CoolIT uses pumped cooling solutions, relying on a heat sink mounted on the processor that’s connected to a low-pressure loop filled with coolant. The coolant then dumps the heat into a liquid-to-liquid heat exchanger, which transfers it to the in-house water loop and then outside the facility. The coolant and water never mix. The cooling capabilities depend on the rate at which the coolant is moved across and through the heat sink, as well as its temperature.
The Ciara-CoolIT solution was a test server; CoolIT specializes on custom partnerships with hardware makers. “We are overclocking our CPU’s in a 1u chassis allowing for densities never seen before,” Darcy Letemplier, vice president of engineering for Ciara Technologies, wrote in a statement. “Our customers are demanding unprecedented compute productivity.”
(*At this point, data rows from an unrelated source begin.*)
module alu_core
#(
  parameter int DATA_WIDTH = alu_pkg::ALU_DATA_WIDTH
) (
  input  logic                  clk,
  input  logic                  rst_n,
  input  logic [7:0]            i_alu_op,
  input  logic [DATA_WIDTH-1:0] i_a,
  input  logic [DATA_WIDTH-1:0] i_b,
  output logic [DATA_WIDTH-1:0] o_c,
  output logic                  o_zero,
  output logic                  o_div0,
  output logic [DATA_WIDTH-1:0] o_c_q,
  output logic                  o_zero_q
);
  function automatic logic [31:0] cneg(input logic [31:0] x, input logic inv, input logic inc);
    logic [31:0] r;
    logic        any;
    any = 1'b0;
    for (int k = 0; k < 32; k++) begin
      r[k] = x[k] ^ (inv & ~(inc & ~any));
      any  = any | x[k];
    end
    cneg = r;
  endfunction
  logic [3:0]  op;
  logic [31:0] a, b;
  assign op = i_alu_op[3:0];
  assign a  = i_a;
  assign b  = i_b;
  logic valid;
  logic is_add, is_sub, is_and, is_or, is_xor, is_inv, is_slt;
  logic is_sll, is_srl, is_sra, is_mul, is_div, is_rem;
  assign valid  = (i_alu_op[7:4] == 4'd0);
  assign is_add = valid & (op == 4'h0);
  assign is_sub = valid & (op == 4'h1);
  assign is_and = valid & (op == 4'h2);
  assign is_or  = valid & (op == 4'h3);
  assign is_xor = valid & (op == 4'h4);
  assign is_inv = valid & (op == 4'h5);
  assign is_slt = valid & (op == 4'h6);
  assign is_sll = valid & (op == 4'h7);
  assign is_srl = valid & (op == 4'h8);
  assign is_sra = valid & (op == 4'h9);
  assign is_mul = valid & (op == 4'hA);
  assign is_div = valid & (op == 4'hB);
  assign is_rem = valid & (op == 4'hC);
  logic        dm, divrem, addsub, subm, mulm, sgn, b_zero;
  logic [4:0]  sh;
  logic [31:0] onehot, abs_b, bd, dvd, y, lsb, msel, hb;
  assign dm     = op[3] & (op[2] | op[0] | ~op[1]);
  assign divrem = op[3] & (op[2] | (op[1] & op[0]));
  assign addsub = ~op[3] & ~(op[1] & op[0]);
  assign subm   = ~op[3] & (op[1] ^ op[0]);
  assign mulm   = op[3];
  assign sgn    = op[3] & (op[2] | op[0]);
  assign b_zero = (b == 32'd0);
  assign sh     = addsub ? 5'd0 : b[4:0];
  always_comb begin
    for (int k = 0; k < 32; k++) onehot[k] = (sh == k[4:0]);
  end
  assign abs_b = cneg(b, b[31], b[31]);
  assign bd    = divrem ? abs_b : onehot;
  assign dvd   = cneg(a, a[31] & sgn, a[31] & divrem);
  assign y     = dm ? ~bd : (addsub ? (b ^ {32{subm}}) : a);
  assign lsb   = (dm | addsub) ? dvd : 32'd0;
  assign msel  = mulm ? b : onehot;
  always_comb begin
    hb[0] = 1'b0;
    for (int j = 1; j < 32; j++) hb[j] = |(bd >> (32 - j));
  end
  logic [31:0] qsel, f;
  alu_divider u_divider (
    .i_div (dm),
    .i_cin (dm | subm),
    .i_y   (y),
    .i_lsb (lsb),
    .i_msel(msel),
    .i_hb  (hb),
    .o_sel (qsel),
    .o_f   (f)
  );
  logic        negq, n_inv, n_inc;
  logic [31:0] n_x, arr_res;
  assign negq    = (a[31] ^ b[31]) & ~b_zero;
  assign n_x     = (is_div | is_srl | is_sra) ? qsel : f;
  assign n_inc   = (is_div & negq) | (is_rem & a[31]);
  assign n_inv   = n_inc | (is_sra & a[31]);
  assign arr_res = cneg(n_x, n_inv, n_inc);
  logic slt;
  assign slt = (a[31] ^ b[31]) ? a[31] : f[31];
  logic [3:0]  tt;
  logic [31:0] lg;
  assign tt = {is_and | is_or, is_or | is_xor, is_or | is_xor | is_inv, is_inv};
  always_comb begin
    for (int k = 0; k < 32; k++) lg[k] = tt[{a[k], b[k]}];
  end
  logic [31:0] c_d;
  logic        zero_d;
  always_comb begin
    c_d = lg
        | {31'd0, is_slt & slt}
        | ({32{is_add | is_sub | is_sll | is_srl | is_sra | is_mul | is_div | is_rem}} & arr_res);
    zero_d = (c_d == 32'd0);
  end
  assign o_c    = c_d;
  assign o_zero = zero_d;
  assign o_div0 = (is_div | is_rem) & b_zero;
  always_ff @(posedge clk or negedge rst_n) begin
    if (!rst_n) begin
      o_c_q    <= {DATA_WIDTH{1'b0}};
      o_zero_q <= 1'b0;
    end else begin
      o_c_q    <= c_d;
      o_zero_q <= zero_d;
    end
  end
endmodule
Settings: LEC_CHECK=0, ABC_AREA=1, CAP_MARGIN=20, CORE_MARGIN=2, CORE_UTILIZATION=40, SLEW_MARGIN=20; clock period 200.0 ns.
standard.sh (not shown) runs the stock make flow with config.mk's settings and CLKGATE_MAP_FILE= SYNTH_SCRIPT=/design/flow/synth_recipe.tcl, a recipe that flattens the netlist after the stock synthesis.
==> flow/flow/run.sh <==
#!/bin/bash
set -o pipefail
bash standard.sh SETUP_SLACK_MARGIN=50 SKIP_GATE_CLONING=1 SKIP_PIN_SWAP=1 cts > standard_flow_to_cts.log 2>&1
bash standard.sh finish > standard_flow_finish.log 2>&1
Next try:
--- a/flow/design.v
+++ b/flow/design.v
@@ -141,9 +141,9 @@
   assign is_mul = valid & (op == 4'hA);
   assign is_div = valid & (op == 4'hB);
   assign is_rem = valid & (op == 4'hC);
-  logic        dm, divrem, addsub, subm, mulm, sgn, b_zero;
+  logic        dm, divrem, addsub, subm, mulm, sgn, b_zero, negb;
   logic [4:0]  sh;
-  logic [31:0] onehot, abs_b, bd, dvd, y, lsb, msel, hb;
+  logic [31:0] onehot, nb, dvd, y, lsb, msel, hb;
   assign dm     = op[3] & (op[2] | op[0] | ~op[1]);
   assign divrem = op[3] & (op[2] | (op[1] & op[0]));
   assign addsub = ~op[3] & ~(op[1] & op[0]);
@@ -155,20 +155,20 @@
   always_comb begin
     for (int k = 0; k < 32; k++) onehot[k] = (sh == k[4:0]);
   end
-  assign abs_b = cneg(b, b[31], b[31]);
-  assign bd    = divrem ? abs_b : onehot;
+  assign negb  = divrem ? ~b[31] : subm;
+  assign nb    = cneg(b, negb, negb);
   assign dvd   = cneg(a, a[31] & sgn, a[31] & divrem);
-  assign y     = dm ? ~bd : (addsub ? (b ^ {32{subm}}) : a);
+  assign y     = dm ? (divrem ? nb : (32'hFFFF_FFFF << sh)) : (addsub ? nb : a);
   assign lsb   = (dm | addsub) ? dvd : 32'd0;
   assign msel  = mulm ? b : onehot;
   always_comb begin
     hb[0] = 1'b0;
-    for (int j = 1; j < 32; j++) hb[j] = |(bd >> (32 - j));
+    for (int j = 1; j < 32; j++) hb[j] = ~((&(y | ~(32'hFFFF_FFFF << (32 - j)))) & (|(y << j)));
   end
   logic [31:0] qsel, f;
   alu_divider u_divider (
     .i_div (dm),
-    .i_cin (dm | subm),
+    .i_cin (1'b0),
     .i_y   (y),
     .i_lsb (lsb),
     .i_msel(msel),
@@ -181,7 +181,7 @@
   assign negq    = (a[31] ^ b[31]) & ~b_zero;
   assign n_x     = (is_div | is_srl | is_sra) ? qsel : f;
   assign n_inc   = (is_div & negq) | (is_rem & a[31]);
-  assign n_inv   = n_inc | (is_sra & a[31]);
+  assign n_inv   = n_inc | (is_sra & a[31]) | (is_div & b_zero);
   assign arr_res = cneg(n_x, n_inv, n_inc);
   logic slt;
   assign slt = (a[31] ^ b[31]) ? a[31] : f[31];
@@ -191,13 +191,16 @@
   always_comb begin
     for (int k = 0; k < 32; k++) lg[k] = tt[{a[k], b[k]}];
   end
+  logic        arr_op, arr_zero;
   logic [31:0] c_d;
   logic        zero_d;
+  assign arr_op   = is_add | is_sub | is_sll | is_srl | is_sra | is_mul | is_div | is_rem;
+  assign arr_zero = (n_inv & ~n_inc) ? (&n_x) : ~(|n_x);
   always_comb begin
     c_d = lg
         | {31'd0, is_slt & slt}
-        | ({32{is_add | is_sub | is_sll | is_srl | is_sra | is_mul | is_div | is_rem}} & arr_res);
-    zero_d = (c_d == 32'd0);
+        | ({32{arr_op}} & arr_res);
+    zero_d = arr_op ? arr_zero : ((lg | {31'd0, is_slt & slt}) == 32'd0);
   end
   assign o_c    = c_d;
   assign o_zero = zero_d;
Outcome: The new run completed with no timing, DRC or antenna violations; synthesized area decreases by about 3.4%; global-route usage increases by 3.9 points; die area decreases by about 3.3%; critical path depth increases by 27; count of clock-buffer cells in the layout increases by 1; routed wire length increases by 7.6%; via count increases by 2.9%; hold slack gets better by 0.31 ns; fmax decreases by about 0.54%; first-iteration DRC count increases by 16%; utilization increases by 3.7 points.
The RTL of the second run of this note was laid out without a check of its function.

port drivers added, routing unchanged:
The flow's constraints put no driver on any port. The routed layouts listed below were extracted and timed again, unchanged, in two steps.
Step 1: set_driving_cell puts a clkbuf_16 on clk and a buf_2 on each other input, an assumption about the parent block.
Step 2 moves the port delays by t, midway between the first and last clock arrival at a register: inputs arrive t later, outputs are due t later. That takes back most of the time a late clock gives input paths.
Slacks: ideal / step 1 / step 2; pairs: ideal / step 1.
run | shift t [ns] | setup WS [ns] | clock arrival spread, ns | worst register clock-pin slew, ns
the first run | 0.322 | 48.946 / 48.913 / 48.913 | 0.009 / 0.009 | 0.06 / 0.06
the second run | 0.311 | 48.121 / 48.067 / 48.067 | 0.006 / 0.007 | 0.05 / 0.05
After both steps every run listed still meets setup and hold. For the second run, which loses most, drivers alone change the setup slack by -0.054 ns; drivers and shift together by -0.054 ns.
From an optimization exercise on the open Yosys and OpenROAD flow, aimed at small area, a short achievable clock period and few clock cycles per item; shortcuts taken in it are not production practice. Where RTL was checked, it was by simulation tests only, not by an equivalence proof against the original. Power figures rest on the tool's default switching activity, not on a simulated workload.

==> flow/design.v (excerpt) <==
module expu_accumulator #(
    parameter int EXP_BITS  = 8,
    parameter int MANT_BITS = 7,
    parameter int N_ROWS    = 8,
    parameter int ACC_WIDTH = 32,
    parameter int ACC_FRAC  = 16,
    localparam int WIDTH    = EXP_BITS + MANT_BITS + 1
) (
    input  logic                      clk_i,
    input  logic                      rst_ni,
    input  logic                      clear_i,
    input  logic                      enable_i,
    input  logic                      valid_i,
    output logic                      ready_o,
    input  logic [N_ROWS-1:0]         strb_i,
    input  logic [N_ROWS*WIDTH-1:0]   op_i,
    input  logic                      last_i,
    output logic [ACC_WIDTH-1:0]      sum_o,
    output logic                      overflow_o,
    output logic                      valid_o,
    input  logic                      ready_i
);
For scale: about 42 flip-flops, about 180 I/O pins.
clock: 22.0 ns
lec_check: 0
cap_margin: 20
core_margin: 2
core_utilization: 40
slew_margin: 20
synth_hierarchical: 1
standard.sh (not shown) runs the stock make flow with config.mk's settings and CLKGATE_MAP_FILE= SYNTH_SCRIPT=/design/flow/synth_recipe.tcl, a recipe that flattens the netlist after the stock synthesis.
==> flow/flow/run.sh <==
#!/bin/bash
# The standard layout (standard.sh: the ORFS flow, standard synthesis included), with two
# changes: the input and output port buffers are the smallest plain buffer, buf_1, instead of the
# cell buffer_ports picks by itself (a 10 um2 delay buffer); and timing repair aims at a setup
# slack of 12.6 ns on the design's clock, so that it speeds up the critical paths.
set -euo pipefail
export BUFFER_PORTS_ARGS="-buffer_cell sky130_fd_sc_hd__buf_1"
export SETUP_SLACK_MARGIN=12.6
bash standard.sh > standard_make.log 2>&1
The starting point completed with no timing, DRC or antenna violations.
Testbench counts at the start, summed over its fixed seeds: cycles 4,808, items 4,800.
Next try:
==> flow/flow/run.sh (replaced) <==
#!/bin/bash
# The standard layout (standard.sh: the ORFS flow, standard synthesis included), with one
# change: the input and output port buffers are the smallest plain buffer, buf_1, instead of the
# cell buffer_ports picks by itself (a 10 um2 delay buffer).
set -euo pipefail
export BUFFER_PORTS_ARGS="-buffer_cell sky130_fd_sc_hd__buf_1"
bash standard.sh > standard_make.log 2>&1
Global-route usage barely changes.
Clock-buffer cell count is unchanged.
Worst setup slack got worse by 0.22 ns.
Sequential power is about the same.
Total power falls by 0.52%.
Routed wire length stays flat.
Combinational power barely changes.
Non-clock buffer count falls by 2.
Next try:
SLEW_MARGIN = 70   (was 20)
- The changed run ran to the end with no violations
- non-clock buffer count is higher by 4
- power is higher by about 2.4%
- sequential share of layout area is lower by 0.15 points
- design area is higher by 2.4%

* * *

== cedar ==
Another version of the RTL of expu_accumulator (not shown whole).
Size: ~1,400 cells after synthesis, ~42 flip-flops, about 12,000 um^2 of cells after synthesis.
export LEC_CHECK = 0
export CAP_MARGIN = 20
export CORE_MARGIN = 2
export CORE_UTILIZATION = 40
export SLEW_MARGIN = 20
export SYNTH_HIERARCHICAL = 1
create_clock -name core_clock -period 22.0 [get_ports {clk_i}]
==> flow/flow/run.sh <==
#!/bin/bash
# The standard layout (standard.sh: the ORFS flow, standard synthesis included), with two
# changes: the input and output port buffers are the smallest plain buffer, buf_1, instead of the
# cell buffer_ports picks by itself (a 10 um2 delay buffer); and timing repair aims at a setup
# slack of 12.8 ns (on the worst fifth of the endpoints) on the design's clock, so that it speeds up the critical paths.
set -euo pipefail
export BUFFER_PORTS_ARGS="-buffer_cell sky130_fd_sc_hd__buf_1"
export SETUP_SLACK_MARGIN=12.8
export TNS_END_PERCENT=20
bash standard.sh > standard_make.log 2>&1
cedar ran to completion and came out clean on the timing, DRC and antenna checks.
Here is what was changed in the inputs of birch compared with cedar.
==> flow/flow/run.sh <==
#!/bin/bash
# The standard layout (standard.sh: the ORFS flow, standard synthesis included), with two
# changes: the input and output port buffers are the smallest plain buffer, buf_1, instead of the
# cell buffer_ports picks by itself (a 10 um2 delay buffer); and timing repair aims at a setup
# slack of 12.7 ns on the design's clock, so that it speeds up the critical paths.
set -euo pipefail
export BUFFER_PORTS_ARGS="-buffer_cell sky130_fd_sc_hd__buf_1"
export SETUP_SLACK_MARGIN=12.7
bash standard.sh > standard_make.log 2>&1
Results
- Between cedar and birch, largest stage delay on the critical path is higher for birch, cedar comes in under that.
- Delta (birch minus cedar): register fraction of the total cell area did not really move, fraction of power consumed by combinational cells shrank by 0.2 points, filler-free cell count of the finished design held steady, transition time at the pin with the least slew margin moved up, worst setup slack fell 0.091 ns.
- Changes observed in birch relative to cedar: period utilization rose 0.42 points; critical path depth shows a reduction of 1; final area went down about 0.5%; met3 capacity usage during global routing decreased 0.21 points.
No run of this note included a check of the RTL's function; only the layout flow was run.

* * *

## v51
Another version of the RTL of expu_accumulator (not shown whole).
Size in the first run: roughly 1400 cells after synthesis, ~42 flip-flops, ~12000 um^2 of cells after synthesis.
==> flow/config.mk <==
export PLATFORM = sky130hd
export DESIGN_NAME = expu_accumulator
export DESIGN_NICKNAME = expu_accumulator
export VERILOG_FILES = /design/flow/design.v
export SDC_FILE = /design/flow/constraint.sdc
export NUM_CORES = 4
export LEC_CHECK = 0
export CAP_MARGIN = 20
export CORE_MARGIN = 2
export CORE_UTILIZATION = 40
export CTS_BUF_LIST = sky130_fd_sc_hd__clkbuf_4 sky130_fd_sc_hd__clkbuf_8
export SLEW_MARGIN = 20
export SYNTH_HIERARCHICAL = 1
==> flow/constraint.sdc <==
create_clock -name core_clock -period 22.0 [get_ports {clk_i}]
set_input_delay 4.4000 -clock core_clock [delete_from_list [all_inputs] [get_ports {clk_i}]]
set_output_delay 4.4000 -clock core_clock [all_outputs]
set_load 0.01 [all_outputs]
run.sh (not shown) runs the stock make flow with config.mk's settings and CLKGATE_MAP_FILE= SYNTH_SCRIPT=/design/flow/synth_recipe.tcl, a recipe that flattens the netlist after the stock synthesis.
Stock flow here: none of the scripts above is used.
Testbench counts of v51, summed over its fixed seeds: cycles 4,808, items 4,800.
> inputs changed (v51 -> v56)
- an added GPL_TIMING_DRIVEN of 0
==> flow/flow/run.sh (new file) <==
#!/bin/bash
# The standard layout (standard.sh: the ORFS flow, standard synthesis included), with two
# changes: the input and output port buffers are the smallest plain buffer, buf_1, instead of the
# cell buffer_ports picks by itself (a 10 um2 delay buffer); and timing repair aims at a setup
# slack of 12.6 ns on the design's clock, so that it speeds up the critical paths.
set -euo pipefail
export BUFFER_PORTS_ARGS="-buffer_cell sky130_fd_sc_hd__buf_1"
export SETUP_SLACK_MARGIN=12.6
bash standard.sh > standard_make.log 2>&1
==> flow/standard.sh (new file) <==
#!/bin/bash
# synth_recipe.tcl (not shown) runs the flow's synth.tcl, then flattens the netlist and writes it again
# the make line also repeats each setting of config.mk as NAME=value (left out here)
make -C /OpenROAD-flow-scripts/flow DESIGN_CONFIG=/design/flow/config.mk WORK_HOME=/design/flow/orfs CLKGATE_MAP_FILE= SYNTH_SCRIPT=/design/flow/synth_recipe.tcl "${@:-finish}"
removed: flow/run.sh
Results
- Compared with v51, v56 shows a higher number of cells on the worst reg-to-reg path.
- Relative to v51, setup clock skew after layout decreased by 0.0055 ns in v56.
- In the reports for v56 and v51, the larger sequential share of layout area belongs to v56.
- Per the comparison of v56 with v51, sequential power held steady, met1 routed wirelength after detailed routing grew by 2.1%, count of clock-buffer cells in the layout shrank by 1, combinational group share of total power shrank by 2.2 points, utilization of the core after routing shrank by 1.4 points.
- v56: number of instances in the placed design higher than v51
- Against v51, v56 reports a worst hold-check slack that is lower.
- As far as post-synthesis compound-gate area fraction goes, v51 and v56 are indistinguishable; the numbers are identical.
- Of the two values seen for first element of the critical path, enable_i was produced by v51 and clear_i by v56.
### v56 -> v44
- removing GPL_TIMING_DRIVEN (formerly 0)
-- flow/flow/run.sh --
<<< v56, line 5
# slack of 12.6 ns on the design's clock, so that it speeds up the critical paths.
>>> v44, line 5
# slack of 12.5 ns on the design's clock, so that it speeds up the critical paths.
<<< v56, line 8
export SETUP_SLACK_MARGIN=12.6
>>> v44, line 8
export SETUP_SLACK_MARGIN=12.5
Notes after the runs:
The flow did not stop early for v44: all stages ran, and the layout cleared the timing, DRC and antenna checks.
v44 vs v56: net switching power down in v44
Compared with v56, in v44 post-placement worst setup slack higher; clock group share of total power higher.
For power in sequential cells, v44 and v56 come out practically identical.
Diff v44 and v56: sequential share of power lower in v44
Compared with v56, v44 instantiates a smaller number of cells.
Looking at v44 and v56, the maximum frequency is a wash.

[what the ideal ports hide]
In the flow no input, the clock included, has a driving cell. The finished layouts below were timed again as built, in two steps.
Step 1, drivers: a clkbuf_16 drives clk_i and a buf_2 each remaining input, both assumed.
Step 2 also shifts input and output timing later by t, the mid clock arrival at the registers, as if the neighbouring blocks saw the same clock.
a / b / c = ideal / step 1 / step 2; a / b = the first two.
run | t, ns | slack for setup (ns) | worst setup path after step 2 | worst slew at a driven data input, ns
the first run of note 1 | 0.341 | 12.698 / 12.669 / 12.486 | input to register | 0.04
the second run of note 1 | 0.339 | 12.479 / 12.490 / 12.151 | input to register | 0.04
the third run of note 1 | 0.342 | 12.376 / 12.390 / 12.048 | input to register | 0.04
cedar | 0.332 | 12.800 / 12.734 / 12.678 | input to register | 0.06
birch | 0.329 | 12.708 / 12.654 / 12.654 | input to output | 0.05
v51 | 0.366 | 11.874 / 11.846 / 11.846 | input to output | 0.04
v56 | 0.354 | 12.665 / 12.641 / 12.435 | input to register | 0.04
v44 | 0.342 | 12.649 / 12.629 / 12.370 | input to register | 0.04
After both steps setup and hold are still met in every run listed.
This is an optimization exercise on Yosys and OpenROAD, whose aim is small area, a short achievable clock period and few clock cycles per item, not a production implementation. RTL that was checked went through simulation tests only; none was proved equivalent to the original.

== red ==
// teleop_drive_and_gimbal_command_unit
module teleop_drive_and_gimbal_command_unit
(
    input  logic        i_clk,
    input  logic        i_rst_n,
    input  logic [39:0] s_axis_tdata,
    input  logic        s_axis_tvalid,
    output logic        s_axis_tready,
    output logic [87:0] m_axis_tdata,
    output logic        m_axis_tvalid,
    input  logic        m_axis_tready,
    input  logic        i_cfg_we,
    input  logic [2:0]  i_cfg_idx,
    input  logic [19:0] i_cfg_data
);
Size: about 3400 cells after synthesis, ~400 flip-flops, roughly 160 I/O pins, ~33000 µm² of cells after synthesis.
clock: 8.0 ns
lec_check: 0
cap_margin: 20
core_margin: 2
core_utilization: 40
place_density: 0.6
setup_slack_margin: 3.0
slew_margin: 20
run.sh (not shown) runs the stock make flow with config.mk's settings and CLKGATE_MAP_FILE= SYNTH_SCRIPT=/design/flow/synth_recipe.tcl, a recipe that flattens the netlist after the stock synthesis.
What blue does differently from red at the input level:
--- a/flow/design.v
+++ b/flow/design.v
@@ -191,49 +191,70 @@
     assign w_dec = {w_fwd, w_mag, s_axis_tdata[39:32], s_axis_tdata[23:16], s_axis_tdata[31:24]};
     logic [1:0]  r_fwd1, r_fwd2, r_fwd3, r_fwd4;
     logic [7:0]  r_pan1, r_pan2, r_pan3, r_pan4;
     logic [7:0]  r_tilt1, r_tilt2, r_tilt3, r_tilt4;
     logic [7:0]  r_mag1;
     logic [7:0]  r_mode1;
     logic [15:0] r_x2;
     logic [15:0] r_x3;
     logic [21:0] r_w3;
-    logic [29:0] r_pa4;
+    logic [29:0] r_pa4_s;
+    logic [29:0] r_pa4_c;
     logic [8:0]  r_sh4;
     logic [1:0]  r_c4;
     logic [15:0] w_x;
-    logic [29:0] w_pa;
-    logic [15:0] w_pdig [8];
+    logic [29:0] w_pa_s;
+    logic [29:0] w_pa_c;
+    logic [29:0] w_prow [9];
+    logic [29:0] w_csa1 [6];
+    logic [29:0] w_csa2 [4];
+    logic [29:0] w_csa3 [3];
     logic [21:0] w_w;
     logic [15:0] w_ws;
     logic [9:0]  w_wt;
     logic [1:0]  w_wc;
     logic [29:0] w_sum;
     logic [27:0] w_duty;
     assign w_x     = 16'({8'd0, r_mode1} * {8'd0, r_mag1}) + {8'd0, r_mag1};
     always_comb begin
-        w_pa = {15'd0, r_w3[21:7]};
         for (int i = 0; i < 8; i++) begin
             case (r_x3[2*i +: 2])
-                2'd0:    w_pdig[i] = 16'd0;
-                2'd1:    w_pdig[i] = {2'b00, w_fs_div};
-                2'd2:    w_pdig[i] = {1'b0, w_fs_div, 1'b0};
-                default: w_pdig[i] = w_fs_div3;
+                2'd0:    w_prow[i] = '0;
+                2'd1:    w_prow[i] = {16'd0, w_fs_div} << (2 * i);
+                2'd2:    w_prow[i] = {15'd0, w_fs_div, 1'b0} << (2 * i);
+                default: w_prow[i] = {14'd0, w_fs_div3} << (2 * i);
             endcase
-            w_pa = w_pa + ({14'd0, w_pdig[i]} << (2 * i));
         end
+        w_prow[8] = {15'd0, r_w3[21:7]};
+        for (int i = 0; i < 3; i++) begin
+            w_csa1[2*i]     = w_prow[3*i] ^ w_prow[3*i+1] ^ w_prow[3*i+2];
+            w_csa1[2*i + 1] = 30'(((w_prow[3*i] & w_prow[3*i+1]) | (w_prow[3*i] & w_prow[3*i+2]) |
+                                   (w_prow[3*i+1] & w_prow[3*i+2])) << 1);
+        end
+        for (int i = 0; i < 2; i++) begin
+            w_csa2[2*i]     = w_csa1[3*i] ^ w_csa1[3*i+1] ^ w_csa1[3*i+2];
+            w_csa2[2*i + 1] = 30'(((w_csa1[3*i] & w_csa1[3*i+1]) | (w_csa1[3*i] & w_csa1[3*i+2]) |
+                                   (w_csa1[3*i+1] & w_csa1[3*i+2])) << 1);
+        end
+        w_csa3[0] = w_csa2[0] ^ w_csa2[1] ^ w_csa2[2];
+        w_csa3[1] = 30'(((w_csa2[0] & w_csa2[1]) | (w_csa2[0] & w_csa2[2]) |
+                         (w_csa2[1] & w_csa2[2])) << 1);
+        w_csa3[2] = w_csa2[3];
+        w_pa_s    = w_csa3[0] ^ w_csa3[1] ^ w_csa3[2];
+        w_pa_c    = 30'(((w_csa3[0] & w_csa3[1]) | (w_csa3[0] & w_csa3[2]) |
+                         (w_csa3[1] & w_csa3[2])) << 1);
     end
     assign w_w     = {6'd0, r_x2} * {15'd0, w_fs_mod};
     assign w_ws    = {1'b0, r_w3[21:7]} + {9'd0, r_w3[6:0]};
     assign w_wt    = {1'b0, w_ws[15:7]} + {3'd0, w_ws[6:0]};
     assign w_wc    = (w_wt >= 10'd381) ? 2'd3 : (w_wt >= 10'd254) ? 2'd2 :
                      (w_wt >= 10'd127) ? 2'd1 : 2'd0;
-    assign w_sum   = r_pa4 + {21'd0, r_sh4} + {28'd0, r_c4};
+    assign w_sum   = r_pa4_s + r_pa4_c + {21'd0, r_sh4} + {28'd0, r_c4};
     assign w_duty  = (|w_sum[29:28]) ? 28'hFFFFFFF : w_sum[27:0];
     always_ff @(posedge i_clk) begin
         if (!i_rst_n) begin
             r_v1        <= 1'b0;
             r_v2        <= 1'b0;
             r_v3        <= 1'b0;
             r_v4        <= 1'b0;
             r_out_valid <= 1'b0;
         end else begin
@@ -252,19 +273,20 @@
             r_x2    <= w_x;
             r_fwd2  <= r_fwd1;
             r_pan2  <= r_pan1;
             r_tilt2 <= r_tilt1;
             r_x3    <= r_x2;
             r_w3    <= w_w;
             r_fwd3  <= r_fwd2;
             r_pan3  <= r_pan2;
             r_tilt3 <= r_tilt2;
-            r_pa4   <= w_pa;
+            r_pa4_s <= w_pa_s;
+            r_pa4_c <= w_pa_c;
             r_sh4   <= w_ws[15:7];
             r_c4    <= w_wc;
             r_fwd4  <= r_fwd3;
             r_pan4  <= r_pan3;
             r_tilt4 <= r_tilt3;
         end
     end
     logic [17:0] r_pan_pos;
     logic [17:0] r_tilt_pos;
Findings:
- In blue, total wire length is lower than in red.
- On chip height: between red and blue, it ends up higher for blue.
- Going from red to blue, hold path depth roughly the same, synthesized cell count higher, shortest period the worst path allows lower, post-layout instance area higher.
- Floorplan check, blue vs red: die outline larger in blue
- On cell total after placement: between red and blue, it ends up higher for blue.
- In the flow results for red and blue, the share of the clock period used by the worst path is larger on red.
- Against red, blue reports a core area that is higher.
No functional check of the RTL was part of any run of this note.

teleop_drive_and_gimbal_command_unit, a different RTL version from the one above (not shown whole).
For scale: roughly 3,400 cells after synthesis, roughly 410 flip-flops, roughly 160 I/O pins.
Settings: LEC_CHECK=0, CAP_MARGIN=20, CORE_MARGIN=2, CORE_UTILIZATION=40, PLACE_DENSITY=0.6, SETUP_SLACK_MARGIN=3.0, SLEW_MARGIN=20; clock period 8.0 ns.
The starting point completed without violations.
That’s on the heels of a number of other companies seeking alternatives to traditional cooling methods, from Intel’s partnership with Green Revolution Cooling that dunked servers in a non-conductive oil bath, to the air-cooled, modular data centers built by Microsoft, to Facebook’s use of Sweden’s cold ambient temperatures. (Meanwhile, organizations such as the Green Grid have argued that the need to actively cool the data center could be overrated, and that warmer inlet temperatures are nearly as effective in preventing hardware failures.
Power, however, wasn’t the motivating factor in the CoolIT-Ciara partnership—it was compute density. Ciara’s actual presence in the data center is somewhat minimal: the company manufactures two servers, the D2240 and the D3240, both of which use Intel’s E3-1200 series processors.
“We are amazed at the performance levels that Ciara has been able to achieve once the cooling limitations were removed,” Geoff Lyon, chief executive and chief technical officer for CoolIT Systems, wrote in a statement. “The Ciara engineering team has taken an innovative approach with their hardware decisions and by leveraging the liquid cooling advantage, they have created a unique offering for the High Performance Computing market.”
In addition to various papers and product announcements scheduled for SC12, the conference will feature the annual 47-hour Cluster Challenge, during which teams of students from around the world will compete to build and run a small supercomputer cluster of their own design. The competition will be in two tracks: the standard cluster challenge track and a new pilot ‘LittleFe’ track using a LittleFe computer platform.